You should write a book about that

When I was voted most likely to become an author (at age 10), I had a pretty clear picture in my mind of what that fabulous becoming would look like. Or, at least I could clearly picture myself on the back cover of a book, my book, I could see it in the library, a well-worn favorite, and I could see my readers anxiously waiting in line for a signed copy.

These images changed little as I grew. Add in a hefty book deal from a major publisher here, a New York Times best seller there, and at least one award to speak of during my interview with Terry Gross.

Go big or go home- I live large in my imagination.

What fame-worthy words gathered between the covers of these well-received books seemed secondary to the outcome of putting them on the page. I had ideas, both fiction and true, and a bombastic belief in my own capacity to fashion each and every one of them into nothing short of a PEN/Faulkner runner up.

Part of me wishes that I had the excuse of growing up during one of the more recent everyone’s-a-winner generations. It would explain a lot. But most of me envies that fifth-grade author-to-be. Hell, even the I’ve-got-it-all-figured-out college me seems like a warm blanket on a cold day. Because the 21st-century, struggling-luddite, You-should-write-a-book-about-that me invited a murder of Ancient-Greek-style cynics to the Pantheon of my vivid-imagination.

That’s fancy talk for I lost perspective. That’s me saying I can’t find my way, as I bumble around with my eyes closed. That’s my integrity snarled with fear.

Since my breast cancer diagnosis in the fall of 2014, since I replaced the casual-Friday-ness of being human for the corset-and-straight-jacket prison of being a perpetual patient, since I took my healthcare experience into my own hands and likewise had it ripped from my weary grasp, since my body became the story of a life unraveled, I’ve heard the refrain: You should write a book about that. It is a writer’s best and most terrifying moment: How lovely, my true stories beckoned for the telling, and, oh, shit, my true stories beckoned for the telling.

So, now what? It’s not as though I can find a page to lay them (she said, continuing to bumble).

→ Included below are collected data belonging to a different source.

--- src/rtl/mips_fetch_pkg.sv ---
// Shared types and constants for the MIPS instruction-fetch stage.
// Holds the fetch state encoding, pipeline filler words and the PC step.
package mips_fetch_pkg;

  typedef enum logic [1:0] {
    BOOT = 2'd0,
    RUN  = 2'd1,
    HALT = 2'd2
  } fetch_state_e;

  localparam logic [31:0] NOP_WORD          = 32'h0000_0000;
  localparam logic [31:0] DEFAULT_HALT_WORD = 32'h0000_000D;
  localparam logic [31:0] PC_STEP           = 32'd4;

  function automatic logic [31:0] align_word(input logic [31:0] addr);
    return {addr[31:2], 2'b00};
  endfunction

endpackage

--- src/rtl/if_id_reg.sv ---
// IF/ID pipeline register: valid/instr/pc/pc4 with bubble, load and hold.
// Bubble wins over load; with neither asserted the contents are held.
module if_id_reg
  import mips_fetch_pkg::*;
(
  input  logic        clk,
  input  logic        rst_n,
  input  logic        load,
  input  logic        bubble,
  input  logic [31:0] next_instr,
  input  logic [31:0] next_pc,
  output logic        valid,
  output logic [31:0] instr,
  output logic [31:0] pc,
  output logic [31:0] pc4
);

  logic        valid_r;
  logic [31:0] instr_r;
  logic [31:0] pc_r;
  logic [31:0] pc4_r;

  // Register update: bubble clears, load captures, otherwise hold
  always_ff @(posedge clk or negedge rst_n) begin
    if (!rst_n) begin
      valid_r <= 1'b0;
      instr_r <= NOP_WORD;
      pc_r    <= 32'h0000_0000;
      pc4_r   <= 32'h0000_0000;
    end else if (bubble) begin
      valid_r <= 1'b0;
      instr_r <= NOP_WORD;
      pc_r    <= 32'h0000_0000;
      pc4_r   <= 32'h0000_0000;
    end else if (load) begin
      valid_r <= 1'b1;
      instr_r <= next_instr;
      pc_r    <= next_pc;
      pc4_r   <= next_pc + PC_STEP;
    end else begin
      valid_r <= valid_r;
      instr_r <= instr_r;
      pc_r    <= pc_r;
      pc4_r   <= pc4_r;
    end
  end

  assign valid = valid_r;
  assign instr = instr_r;
  assign pc    = pc_r;
  assign pc4   = pc4_r;

endmodule

--- src/rtl/fetch_unit.sv ---
// MIPS instruction-fetch stage: PC, next-PC selection, BOOT/RUN/HALT control,
// out-of-range fault detection and retired-fetch counter feeding IF/ID.
module fetch_unit
  import mips_fetch_pkg::*;
#(
  parameter logic [31:0] RESET_PC   = 32'h0000_0000,
  parameter int          IMEM_WORDS = 8192,
  parameter logic [31:0] HALT_WORD  = DEFAULT_HALT_WORD
) (
  input  logic        clk,
  input  logic        rst_n,
  input  logic        stall,
  input  logic        redirect_valid,
  input  logic [31:0] redirect_pc,
  output logic [31:0] imem_addr,
  input  logic [31:0] imem_instr,
  output logic        ifid_valid,
  output logic [31:0] ifid_instr,
  output logic [31:0] ifid_pc,
  output logic [31:0] ifid_pc4,
  output logic        halted,
  output logic        fetch_fault,
  output logic [31:0] fetch_count
);

  localparam logic [31:0] WORD_LIMIT = 32'(IMEM_WORDS);

  fetch_state_e state_r;
  logic [31:0]  pc_r;
  logic         halted_r;
  logic         fault_r;
  logic [31:0]  count_r;
  logic         out_of_range_s;
  logic         load_s;
  logic         bubble_s;
  logic         unused_s;

  assign out_of_range_s = ({2'b00, pc_r[31:2]} >= WORD_LIMIT);
  assign unused_s       = ^redirect_pc[1:0];

  // IF/ID control derived from state and this cycle's inputs
  always_comb begin
    load_s   = 1'b0;
    bubble_s = 1'b0;
    case (state_r)
      BOOT: begin
        bubble_s = 1'b1;
      end
      RUN: begin
        bubble_s = redirect_valid | (~stall & out_of_range_s);
        load_s   = ~redirect_valid & ~stall & ~out_of_range_s;
      end
      HALT: begin
        bubble_s = redirect_valid | ~stall;
      end
      default: begin
        bubble_s = 1'b1;
      end
    endcase
  end

  // Fetch FSM with PC, halt/fault flags and retired-fetch counter
  always_ff @(posedge clk or negedge rst_n) begin
    if (!rst_n) begin
      state_r  <= BOOT;
      pc_r     <= align_word(RESET_PC);
      halted_r <= 1'b0;
      fault_r  <= 1'b0;
      count_r  <= 32'd0;
    end else begin
      case (state_r)
        BOOT: begin
          if (redirect_valid) pc_r <= align_word(redirect_pc);
          state_r <= RUN;
        end
        RUN: begin
          if (redirect_valid) begin
            pc_r <= align_word(redirect_pc);
          end else if (stall) begin
            pc_r <= pc_r;
          end else if (out_of_range_s) begin
            state_r  <= HALT;
            halted_r <= 1'b1;
            fault_r  <= 1'b1;
          end else begin
            count_r <= count_r + 32'd1;
            // A captured break word parks the PC on itself
            if (imem_instr == HALT_WORD) begin
              state_r  <= HALT;
              halted_r <= 1'b1;
            end else begin
              pc_r <= pc_r + PC_STEP;
            end
          end
        end
        HALT: begin
          if (redirect_valid) begin
            pc_r     <= align_word(redirect_pc);
            state_r  <= RUN;
            halted_r <= 1'b0;
            fault_r  <= 1'b0;
          end else begin
            pc_r <= pc_r;
          end
        end
        default: begin
          state_r  <= BOOT;
          halted_r <= 1'b0;
          fault_r  <= 1'b0;
        end
      endcase
    end
  end

  if_id_reg u_if_id_reg (
    .clk        (clk),
    .rst_n      (rst_n),
    .load       (load_s),
    .bubble     (bubble_s),
    .next_instr (imem_instr),
    .next_pc    (pc_r),
    .valid      (ifid_valid),
    .instr      (ifid_instr),
    .pc         (ifid_pc),
    .pc4        (ifid_pc4)
  );

  assign imem_addr   = pc_r;
  assign halted      = halted_r;
  assign fetch_fault = fault_r;
  assign fetch_count = count_r;

endmodule
--- config.mk ---
export PLATFORM = sky130hd
export DESIGN_NAME = fetch_unit
export DESIGN_NICKNAME = d
export VERILOG_FILES = /design/src/rtl/mips_fetch_pkg.sv /design/src/rtl/if_id_reg.sv /design/src/rtl/fetch_unit.sv
export SDC_FILE = /design/constraint.sdc
export NUM_CORES = 1
export LEC_CHECK = 0
export BUFFER_PORTS_ARGS = -buffer_cell sky130_fd_sc_hd__buf_2
export CAP_MARGIN = 15
export CORE_MARGIN = 3
export CORE_UTILIZATION = 46
export CTS_CLUSTER_DIAMETER = 50
export DETAILED_ROUTE_END_ITERATION = 7
export GPL_TIMING_DRIVEN = 0
export PLACE_DENSITY_LB_ADDON = 0.25
export SLEW_MARGIN = 20
export SYNTH_ARGS = -nofsm -noshare
export SYNTH_HDL_FRONTEND = slang
export SYNTH_SLANG_ARGS = --single-unit
--- constraint.sdc ---
create_clock -name clk -period 2.35 [get_ports clk]
set_input_delay 0.5875 -clock clk [delete_from_list [all_inputs] [get_ports clk]]
set_output_delay 0.5875 -clock clk [all_outputs]
set_load 0.02 [all_outputs]
# Word-level counts from Yosys, hierarchy flattened
# Cells that the tools add are included.
[classes]
bitwise_logic = 9
n_reduce_logical = 9
n_addsub = 2
n_eq_ne = 12
muxes = 32
magnitude_cmp = 1
[op_table]
columns = ["op", "n"]
rows = [
  ["32-bit 2-to-1 mux", 11],
  ["32-bit one-hot mux with 2 select lines", 1],
  ["32-bit by 1-bit adder with 32-bit output, second input constant", 1],
  ["32-bit by 3-bit adder with 32-bit output, second input constant", 1],
  ["32-bit by 4-bit == test with 1-bit output, second input constant", 1],
  ["30-bit by 14-bit >= comparator with 1-bit output, second input constant", 1],
  ["5-bit AND reduction", 3],
  ["3-bit != test, second input constant", 4],
  ["1-bit 2-to-1 mux", 11],
  ["2-bit 2-to-1 mux", 5],
  ["2-bit != test, second input constant", 4],
  ["4-bit AND reduction", 2],
  ["1-bit one-hot mux with 3 select lines", 2],
  ["2-bit one-hot mux with 3 select lines", 1],
  ["1-bit NOT", 4],
  ["2-bit nonzero test", 2],
  ["1-bit AND", 3],
  ["2-bit by 1-bit == test with 1-bit output, second input constant", 1],
  ["2-bit == test, second input constant", 1],
  ["2-bit logical NOT", 1],
  ["2-bit by 1-bit != test with 1-bit output, second input constant", 1],
  ["1-bit OR", 2],
  ["1-bit one-hot mux with 2 select lines", 1],
  ["2-bit OR reduction", 1],
]
[word_totals]
out_inout_bits = 163
regBits = 165
in_bits = 68
elab_cells = 74

# Longest topological paths before layout
# Gate-level depths: netlist (run 1).
[depth]
ltp_word = 6
mapped_depth = 10
mapped_depth_nobuf = 8

# By module
# Synthesis (run 1) repeated with hierarchy kept, for this count alone.
[unflattened]
cells_unflattened = 828
area_unflattened_um2 = 8134.1
[modules_own_cells]
columns = ["module", "cells_per_inst", "n_inst", "area_each_um2"]
rows = [
  ["if_id_reg", 404, 1, 4344.2],
  ["fetch_unit", 424, 1, 3789.9],
]

# Worst setup path after synthesis (run 1)
# Ideal clock, no wire load.
[synth_path]
path_kind = "register to register"
start = "register pc_r[21] (netlist: imem_addr[21])"
end = "register pc_r[20] (netlist: imem_addr[20])"
n_path_buf = 2
stages_incl_launch_ff = 9
arrival_time_ns = 2.444
setup_ns = 0.126
t_required_ns = 2.224
setup_slack_ns = -0.220
path_cell_list = "dfrtp_1 or4_4 nor4_4 nand2_4 o31a_1 or2_1 buf_6 buf_6 o32a_1"
[synth_via]
elab_chain_cells = 3
[synth_lines]
columns = ["element", "line_no", "text"]
rows = [
  ["start: declaration", "fetch_unit.sv:29", "logic [31:0] pc_r;"],
  ["start signal: assignment", "fetch_unit.sv:66", "pc_r <= align_word(RESET_PC);"],
  ["start signal: assignment", "fetch_unit.sv:73", "if (redirect_valid) pc_r <= align_word(redirect_pc);"],
  ["start signal: assignment", "fetch_unit.sv:78", "pc_r <= align_word(redirect_pc);"],
  ["30-bit by 14-bit >= comparator with 1-bit output", "fetch_unit.sv:38", "assign out_of_range_s = ({2'b00, pc_r[31:2]} >= WORD_LIMIT);"],
  ["3-bit != test (no source line)", "n/a", ""],
  ["5-bit AND reduction (no source line)", "n/a", ""],
]
# Every way passes these cells.
# A chain may end at the register's enable or synchronous reset.

# Final worst setup path (run 1)
[layout_path]
start = "register pc_r[31] (netlist: imem_addr[31])"
end = "register pc_r[16] (netlist: imem_addr[16])"
# The elaborated chain is that of the path after synthesis.

==> impl_metrics.csv, run 1 <==
group,metric,value,unit
clock_network,cts_buffers,17,
die,fp.dieH,131,um
clock_network,cts_tree,"done",
timing,slew_headroom,50.1,%
timing,maxSlewViolCount,0,
worst_setup_path,crit_chain,"or4_4, nor4_4, buf_4, nand2_8, o32a_4, buf_6, nor3_1, o32a_1",
worst_setup_path,critPathLaunchType,"register",
die,die_w,131,um
die,pin_count,231,
worst_setup_path,cp_max_fo,10,
synth,netlist_instances,651,
final_layout,drive_gt1_share,42.7,%
drt,antenna_left,0,
worst_setup_path,cp-startpoint,"imem_addr[31]$_DFFE_PN0P_",
die,core_area,14900,sq um
synth,postSynthAreaPerCell,11.0,sq um
drt,post_drt_via_cell_ratio,5.73,
synth,synth_ff_type,"dfrtp_1",
timing,clock.fmax,395,MHz
synth,ys_warn_count,0,
drt,first_iter_violations,504,
final_layout,finalCoreUtilization,68.0,%
place,dp_hpwl,14800,um
timing,tightest_slew,0.748,ns
drt,drc,0,
run,cap_violations,0,
drt,wire_per_inst,19.7,um
clock_network,clkSinkCount,160,
status,violations,"setup timing",
drt,drt_wl_total,22200,um
worst_setup_path,rr_worst_depth,8,
place,portBuffers,225,
global_route,grt_overflow,0,
power,irDropWorstVdd,0.680,mV
place,pre_cts_slack,-0.592,ns
power,power,0.00970,W
final_layout,diodes,0,
clock_network,clock_latency,0.42,ns
synth,syn_area,7150,sq um
global_route,first_global_vias,6213,
die,start_util,48.1,%
clock_network,h-tree-depth,4,
clock_network,clk_path_buf_depth,2,
worst_setup_path,cp-end-kind,"register",
drt,vias,6457,
timing,min_period,2.53,ns
global_route,antenna_found_initial,0,
worst_setup_path,max_stage_delay,0.55,ns
power,p_leak,5.13,nW
synth,synth-edff-count,0,
timing,rsz0062_at_grt,"true",
synth,ys_seq_area_share,56.0,%
place,place_congestion,0.886,
timing,finClkSkew,0.00637,ns
synth,async_reset_ff_share,100,%
global_route,grt_max_degree,100,
power,powerDensity,960,nW/um^2
die,num_rows,44,
timing,setup-violations-final,105,
final_layout,nFillCells,1134,
worst_setup_path,path_depth,8,
clock_network,clk_pin_slew,0.06,ns
worst_setup_path,critPathTopFamily,"simple AND/OR/NAND/NOR gates",
status,outcome,"complete, but fails checks",
timing,finalWorstSetupSlack,-0.184,ns
synth,ys_ff_latch,160,
synth,ys_types,52,
drt,dr.pass1.iters,7,
worst_setup_path,path_buf_inv,2,
timing,hold_ws,0.111,ns
final_layout,fin_cells,1127,
worst_setup_path,worstPathArrival,2.88,ns
final_layout,final_nets,1005,
global_route,grt_first_pass_wirelength,32700,um
final_layout,synthToLayoutAreaGrowth,41.3,%
worst_setup_path,slowest_stage,"or4_4",
timing,fin_crit_sh,108,%
place,placed_cells,1062,
global_route,grt_util_all_layers,24.6,%
worst_setup_path,required,2.70,ns
worst_setup_path,path_class,"register to register",
die,die_area,17100,sq um
clock_network,cts-root-buf,"clkbuf_16",
timing,hold_viol_final,0,
hold_path,min_path_type,"input pin to async pin",
worst_setup_path,r2r_start,"imem_addr[31]$_DFFE_PN0P_",
[repair_timing]
| action | in CTS | in global routing |
|---|---|---|
| setup buffers | 15 | 13 |
| gates resized for setup | 51 | 108 |
| pin swaps | 13 | 44 |
| endpoints found under the setup margin | 145 | 143 |
| cloned | 2 | 7 |
| hold buffers | 0 | 0 |
| hold endpoints to repair | 0 | 0 |
[path summary, 6_finish.rpt]
kind / end / slack [ns]
max: imem_addr[16]$_DFFE_PN0P_ / -0.18
min: fetch_count[30]$_DFFE_PN0P_ / 0.11
min in group clk: u_if_id_reg.instr[27]$_DFFE_PN0P_ / 0.40
max in group asynchronous: u_if_id_reg.pc4[14]$_DFFE_PN0P_ / 1.41
max reg2reg: imem_addr[16]$_DFFE_PN0P_ / -0.18
min reg2reg: fetch_count[31]$_DFFE_PN0P_ / 0.46
[per-stage QoR]
step                setup TNS [ns]  instance area [sq um]
floorplan                    -4.07                   7200
finish                       -8.30                  10100
detailed placement          -56.32                   8600
CTS                          -2.12                   9500
global route                -16.49                  10100
global placement           -330.06                   8560
[where the power goes]
group          total, W  switching, W  internal, W  leakage (nW)
logic           0.00334       0.00206      0.00128          2.69
clock network   0.00281       0.00108      0.00173         0.287
registers       0.00355      0.000498      0.00305          2.16
[cell usage after synthesis (all sizes together), types with 3 or more instances]
cell,count,share of area (%)
o21ai,12,0.84
nand3,30,2.1
nor3,23,1.6
a22oi,5,0.53
a22o,59,7.2
o31ai,4,0.42
ha,7,1.2
nor4,17,1.7
xor2,8,0.98
and4,4,0.49
or4,3,0.37
and3,17,1.5
dfrtp,160,56
and2,37,3.2
nand2,41,2.3
nand2b,3,0.26
xnor2,35,4.3
buf,20,1.8
or2,3,0.26
o32a,12,1.7
nor2,43,2.3
inv,8,0.42
o22ai,10,0.88
nand4,15,1.3
a21oi,11,0.77
a31oi,8,0.70
o22a,3,0.37
clkbuf,28,1.5
o31a,4,0.49
[area by class of cell]
cell class / instances / area [sq um] / share of cell area [%]
Buffer: 44 / 373 / 3.69
Clock buffer: 23 / 468 / 4.63
Clock inverter: 9 / 133 / 1.31
Inverter: 8 / 30.0 / 0.297
Multi-Input combinational cell: 436 / 3300 / 32.6
Sequential cell: 160 / 4010 / 39.7
Tap cell: 184 / 230 / 2.28
Timing Repair Buffer: 263 / 1560 / 15.5
[cell families (layout without fill, tap and decap cells)]
logic type,after synthesis,after routing,synth area share [%]
flip-flops,160,160,56.0
multiplexers,2,2,0.298
other,1,2,0.0525
AO/OA/AOI/OAI,137,137,15.1
adder cells (fa/ha/maj),7,7,1.23
buffers and inverters,56,347,3.73
AND/OR/NAND/NOR,245,245,18.3
XOR/XNOR,43,43,5.27
[layer usage]
| metal | track usage [%] | part of all wire [%] |
|---|---|---|
| met1 | 33.1 | 42 |
| met2 | 40.1 | 48 |
| met3 | 6.26 | 8.4 |
| met4 | 6.65 | 1.2 |
| met5 | 0 | 0 |
[cell usage in the layout, fill, tap and decap left out, types with 11 or more instances in the layout]
master	netlist	routed
buf_4	5	32
nor4_1	16	11
nor3_1	23	18
nand2_1	40	37
a22o_1	59	59
nand3_2	0	11
nor2_1	43	38
nand4_1	15	15
xnor2_1	35	32
nand3_1	30	16
clkbuf_16	0	20
clkbuf_1	28	16
buf_2	12	224
and2_4	0	16
o32a_1	12	11
and3_1	17	16
and2_1	37	21
dfrtp_1	160	155
a21oi_1	11	11
buf_6	3	18
[sequential cells by signal (all words and copies together) (netlist names)]
name               cells
fetch_count           32
u_if_id_reg.instr     32
u_if_id_reg.pc4       31
imem_addr             30
u_if_id_reg.pc        30
state_r                2
fetch_fault            1
halted                 1
u_if_id_reg.valid      1
Power figures use the tool's default switching activity.
==> inputs of run 2 (changes only) <==
- BUFFER_PORTS_ARGS: -buffer_cell sky130_fd_sc_hd__buf_2 -> not set
- CORE_UTILIZATION: 46 -> 35
- DONT_BUFFER_PORTS: not set -> 1
- SKIP_CTS_REPAIR_TIMING: not set -> 1
==> impl_metrics.csv, run 2 (synthesized netlist as in run 1, its figures left out) <==
group,metric,value,unit
status,outcome,"complete, but fails checks",
status,violations,"hold timing, setup timing",
global_route,grt_use_met3,7.81,%
global_route,grt-busiest-layer,"met2",
timing,finClkSkew,0.00968,ns
power,powerDensity,1070,nW/um^2
worst_setup_path,worstPathArrival,2.90,ns
drt,drc,0,
die,fp.dieH,149,um
worst_setup_path,critPathMostFrequentCell,"buf_6",
global_route,antenna_found_initial,0,
timing,fin_crit_sh,111,%
timing,finalWorstSetupSlack,-0.254,ns
worst_setup_path,path_class,"register to register",
timing,setup-violations-final,135,
final_layout,drive_gt1_share,24.2,%
clock_network,clock_latency,0.42,ns
drt,vias,5686,
drt,antenna_left,0,
die,start_util,36.1,%
global_route,grt.met1_usage,23.9,%
final_layout,seq_area,4020,sq um
clock_network,clk_path_buf_depth,2,
hold_path,min_path_type,"input pin to async pin",
die,num_rows,51,
power,p_leak,4.07,nW
drt,post_drt_via_cell_ratio,5.74,
timing,fin_setup_tns,-19.22,ns
final_layout,synthToLayoutAreaGrowth,28.9,%
timing,hold_viol_final,160,
worst_setup_path,critPathLaunchType,"register",
die,die_w,149,um
global_route,grt_overflow,0,
power,irDropWorstVdd,0.524,mV
worst_setup_path,path_buf_inv,3,
worst_setup_path,crit_chain,"or4_4, nor4_4, buf_6, nand2_8, o31a_4, or2_4, buf_6, clkbuf_16, o32a_1",
clock_network,clkSinkCount,160,
timing,tightest_slew,0.861,ns
drt,first_iter_violations,359,
clock_network,h-tree-depth,4,
drt,wire_per_inst,23.0,um
power,power,0.00984,W
die,pin_count,231,
timing,slew_headroom,42.6,%
global_route,grt_max_degree,161,
final_layout,layout_common_cells,"dfrtp_1, a22o_1, nand2_1, nor2_1, xnor2_1",
clock_network,cts_buffers,17,
worst_setup_path,cp-startpoint,"imem_addr[21]$_DFFE_PN0P_",
final_layout,final_nets,788,
final_layout,diodes,0,
run,cap_violations,0,
worst_setup_path,max_stage_delay,0.56,ns
worst_setup_path,slowest_stage,"or4_4",
final_layout,nFillCells,1785,
drt,drt_wl_total,22800,um
drt,dr.pass1.iters,4,
clock_network,cts-root-buf,"clkbuf_16",
global_route,grt_util_all_layers,19.1,%
die,die_area,22200,sq um
worst_setup_path,required,2.65,ns
clock_network,cts_tree,"done",
place,place_congestion,0.913,
timing,min_period,2.60,ns
timing,hold_ws,-0.140,ns
worst_setup_path,critPathTopFamily,"simple AND/OR/NAND/NOR gates",
timing,rsz0062_at_grt,"true",
global_route,met2_usage,30.0,%
worst_setup_path,cp_max_fo,8,
timing,maxSlewViolCount,0,
global_route,grt_first_pass_wirelength,33400,um
worst_setup_path,cp-end-kind,"register",
worst_setup_path,r2r_start,"imem_addr[21]$_DFFE_PN0P_",
place,portBuffers,0,
global_route,first_global_vias,5642,
timing,clock.fmax,384,MHz
place,dp_hpwl,15400,um
final_layout,multi_input_area,3200,sq um
final_layout,final_common_cell,"dfrtp_1",
clock_network,clk_pin_slew,0.07,ns
die,core_area,19800,sq um
==> run 2: cell type report <==
class                           instances  area share, %
Sequential cell                       160           43.6
Timing Repair Buffer                   44           6.41
Buffer                                 46           4.89
Inverter                                8          0.326
Clock buffer                           18           4.77
Multi-Input combinational cell        436           34.7
Clock inverter                         14           1.68
Tap cell                              265           3.60
==> run 2: where the power goes <==
group          total, W  switching, W  internal (W)
registers       0.00395      0.000901       0.00305
logic           0.00309       0.00165       0.00144
clock network   0.00279       0.00118       0.00161
==> run 2: path summary, 6_finish.rpt <==
path                            slack (ns)                           endpoint  depth (start not counted)
max in group asynchronous             2.27      u_if_id_reg.pc[3]$_DFFE_PN0P_                          0
worst max-delay path                 -0.25          imem_addr[12]$_DFFE_PN0P_                          9
worst min-delay path                 -0.14        fetch_count[28]$_DFFE_PN0P_                          0
min in group clk                      0.31  u_if_id_reg.instr[25]$_DFFE_PN0P_                          1
worst min register to register        0.54             state_r[0]$_DFFE_PN0P_                          2
worst max register to register       -0.25          imem_addr[12]$_DFFE_PN0P_                          9
==> run 2: metrics by stage <==
stage	area (sq um)	util, %	worst slack (ns)	cells	hold WS [ns]
CTS	8130	41.1	-0.919	949	-0.158
finish	9210	46.6	-0.254	991	-0.140
global route	9210	46.6	-0.302	991	-0.163
global placement	7540	38.1	-0.864	917	0.295
detailed placement	7540	38.1	-0.902	917	0.296
floorplan	7200	-	-0.176	652	0.292
==> run 2: layer usage <==
layer / wire length, um / part of all wire, % / up-vias
met5: 0 / 0 / -
met4: 511 / 2.2 / 0
met3: 2300 / 10 / 31
met2: 10700 / 47 / 251
met1: 9280 / 41 / 2898
li1: - / - / 2506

Because when I open my eyes, there’s no question what I feel at the reveal: I believe true stories connect us as human beings, they empower the storyteller and incite change, both individually and collectively. I believe that in the sacred space where our shared vulnerability and this-life-thing-is-really-fucking-hard experiences converge, we’re gifted a relief, a respite that can’t be found anywhere else. And I believe the understanding that comes from sharing true stories fosters the compassion and kindness we all long for, and that our world sorely needs.

The only question that remains: Will I live up to that me I imagined, bravely and with integrity?

If in the telling, someone feels less alone, I have managed that dreamed becoming. If in the telling, some truth comes to the surface that exacts change, I have managed that dreamed becoming. And if in the telling, my true stories inspire others to build up rather than tear down, grow rather than languish in stagnation, and tell their own true stories in service of helping others do the same, I have achieved that dreamed becoming.